Au cours des dernières décennies, divers récits explicatifs des conflits armés africains ont été articulés dans les circuits politico-médiatiques et universitaires (ethnicité, “malédiction des ressources”, “États défaillants”, terrorisme international, extrémisme violent, etc.) qui ont encadré et orienté certaines politiques internationales de consolidation de la paix et ont donné lieu à un riche débat théorique sur les causes de la violence armée politique dans la région. Cependant, ces visions, qui ont souvent été prédominantes dans les sphères politiques, médiatiques et même académiques, ont contribué, dans le cas de la compréhension des conflits, à construire un imaginaire qui comprend la guerre en Afrique comme un phénomène intrinsèque aux sociétés africaines, à leurs “coutumes”, à leurs identités, à leurs luttes pour les ressources et le pouvoir dans des scénarios toujours instables et enclins à l’utilisation de la violence comme moyen de résoudre leurs conflits. Séverine Autesserre (2012) a dénoncé le fait que ces récits ont été extrêmement pernicieux car, d’une part, ils ont empêché de comprendre la complexité du phénomène, comment il naît et se développe dans chaque pays africain, et d’autre part, parce qu’ils ont promu un type particulier de ” solution ” dans les politiques internationales de consolidation de la paix qui ont souvent fini par être nuisibles, contre-productives et incapables de contribuer à transformer les causes de la violence ou à parvenir à une paix positive (Galtung, 1964) qui s’attaque aux problèmes sociaux, politiques ou économiques sous-jacents. Ces “solutions” ont suivi le continuum historique d’une prétendue mission civilisatrice dans laquelle l’Afrique est comprise comme un espace à “moderniser” et à “sauver” de sa propre nature.
C’est pourquoi la littérature critique qui a analysé le conflit africain au cours des dernières décennies a souligné la nécessité de dépasser ces lectures en proposant de comprendre la guerre en Afrique comme un phénomène extrêmement complexe, multicausal, multi-acteurs et multidimensionnel, qui nécessite également des propositions de construction de la paix qui vont au-delà du modèle de paix libéral dominant et qui placent les besoins et les agendas locaux au centre. À partir de cette approche, ce panel propose d’analyser le phénomène de la guerre et de la paix en Afrique subsaharienne, en réfléchissant aux outils analytiques les plus appropriés pour comprendre les causes, la nature, les conséquences et les impacts des conflits armés, ainsi qu’en analysant les différentes politiques et activités qui, à différents niveaux, sont développées dans le cadre des efforts de consolidation de la paix sur le continent.
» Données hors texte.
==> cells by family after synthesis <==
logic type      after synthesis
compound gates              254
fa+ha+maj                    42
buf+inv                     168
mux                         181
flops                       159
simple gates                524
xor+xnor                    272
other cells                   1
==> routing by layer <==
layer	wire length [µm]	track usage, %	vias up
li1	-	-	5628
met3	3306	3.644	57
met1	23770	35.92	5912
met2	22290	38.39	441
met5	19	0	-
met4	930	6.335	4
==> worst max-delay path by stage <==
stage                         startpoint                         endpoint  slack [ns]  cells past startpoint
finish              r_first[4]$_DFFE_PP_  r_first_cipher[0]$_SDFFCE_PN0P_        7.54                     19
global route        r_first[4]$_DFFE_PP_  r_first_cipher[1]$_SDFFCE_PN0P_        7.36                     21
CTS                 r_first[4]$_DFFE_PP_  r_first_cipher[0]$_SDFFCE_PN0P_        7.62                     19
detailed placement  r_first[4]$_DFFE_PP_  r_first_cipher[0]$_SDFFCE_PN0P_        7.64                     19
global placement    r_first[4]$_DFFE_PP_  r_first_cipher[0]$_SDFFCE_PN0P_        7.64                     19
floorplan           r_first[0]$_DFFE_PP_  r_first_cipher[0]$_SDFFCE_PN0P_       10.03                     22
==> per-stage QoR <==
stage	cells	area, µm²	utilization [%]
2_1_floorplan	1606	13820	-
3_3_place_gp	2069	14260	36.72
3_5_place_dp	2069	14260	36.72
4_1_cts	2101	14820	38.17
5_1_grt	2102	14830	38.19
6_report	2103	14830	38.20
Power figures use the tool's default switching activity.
--- config.mk ---
export PLATFORM = sky130hd
export DESIGN_NAME = source_lexer_stream_core_flat
export DESIGN_NICKNAME = d
export VERILOG_FILES = /design/src/rtl/slx_pkg.sv /design/src/rtl/slx_in_if.sv /design/src/rtl/slx_out_if.sv /design/src/rtl/slx_front.sv /design/src/rtl/slx_cmd_fifo.sv /design/src/rtl/slx_back.sv /design/src/rtl/source_lexer_stream_core.sv /design/src/flat_wrapper.sv
export SDC_FILE = /design/constraint.sdc
export NUM_CORES = 1
export LEC_CHECK = 0
export BUFFER_PORTS_ARGS = -buffer_cell sky130_fd_sc_hd__buf_2
export CORE_MARGIN = 5
export CORE_UTILIZATION = 35
export DETAILED_ROUTE_END_ITERATION = 10
export GPL_TIMING_DRIVEN = 0
export PLACE_DENSITY_LB_ADDON = 0.25
export SYNTH_ARGS = -nofsm -noshare
export SYNTH_HDL_FRONTEND = slang
export SYNTH_HIERARCHICAL = 1
export SYNTH_SLANG_ARGS = --single-unit
--- constraint.sdc ---
create_clock -name clk -period 4.9 [get_ports clk]
set_input_delay 0 -clock clk [delete_from_list [all_inputs] [get_ports clk]]
set_output_delay 0 -clock clk [all_outputs]
set_load 0.01 [all_outputs]
--- src/rtl/slx_pkg.sv ---
// shared types, character codes and the byte classifier of the source lexer
`timescale 1ns / 1ps

package slx_pkg;

  localparam int POS_BITS = 16;
  localparam logic [POS_BITS-1:0] POS_MAX = '1;
  localparam logic [POS_BITS-1:0] POS_ONE = POS_BITS'(1);

  localparam int FIFO_DEPTH = 4;
  localparam int FIFO_AW    = $clog2(FIFO_DEPTH);

  localparam logic [7:0] CH_UNDERSCORE = 8'h5F;
  localparam logic [7:0] CH_HASH       = 8'h23;
  localparam logic [7:0] CH_QUOTE      = 8'h22;
  localparam logic [7:0] CH_BSLASH     = 8'h5C;
  localparam logic [7:0] CH_LF         = 8'h0A;
  localparam logic [7:0] CH_N          = 8'h6E;

  typedef enum logic [2:0] {
    TY_NONE      = 3'd0,
    TY_ALPHA     = 3'd1,
    TY_SPACE     = 3'd2,
    TY_CNTRL     = 3'd3,
    TY_DIGIT     = 3'd4,
    TY_PUNCT     = 3'd5,
    TY_QUOTE     = 3'd6,
    TY_DIRECTIVE = 3'd7
  } tok_type_t;

  // results an input item causes, in emission order from bnd to flush
  typedef struct packed {
    logic bnd;
    logic c0;
    logic c1;
    logic c2;
    logic flush;
  } step_mask_t;

  typedef struct packed {
    step_mask_t            steps;
    tok_type_t             bnd_type;
    tok_type_t             flush_type;
    logic [7:0]            first_byte;
    logic [POS_BITS-1:0]   line;
    logic [POS_BITS-1:0]   col;
  } slx_cmd_t;

  function automatic tok_type_t classify(input logic [7:0] b);
    tok_type_t t;
    if (b == CH_UNDERSCORE || (b >= 8'h41 && b <= 8'h5A) || (b >= 8'h61 && b <= 8'h7A)) begin
      t = TY_ALPHA;
    end else if (b == 8'h20 || (b >= 8'h09 && b <= 8'h0D)) begin
      t = TY_SPACE;
    end else if (b < 8'h20 || b == 8'h7F) begin
      t = TY_CNTRL;
    end else if (b >= 8'h30 && b <= 8'h39) begin
      t = TY_DIGIT;
    end else if (b < 8'h7F) begin
      t = TY_PUNCT;
    end else begin
      t = TY_NONE;
    end
    return t;
  endfunction

endpackage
Plus précisément, nous recherchons, entre autres, des études de cas qui introduisent de nouvelles réflexions sur des aspects peu étudiés d’un scénario (et/ou d’un épisode) de conflit armé et/ou d’un ou de plusieurs programmes de consolidation de la paix, tels que, entre autres : le rôle du conflit capital contre le tissu de la vie, la dimension sexospécifique de la guerre ou de la paix, les défis pour la réalisation d’une paix légitime, juste, écoféministe et durable, les connaissances et les pratiques indigènes de consolidation de la paix, etc. Nous accueillons également des articles qui se concentrent sur des approches critiques (féministes, décoloniales, etc.) des débats théoriques actuels entourant les conflits armés en Afrique, les transformations actuelles de l’agenda mondial de la paix ou les controverses académiques entourant les modèles de paix dominants ou les différentes solutions proposées pour construire la paix.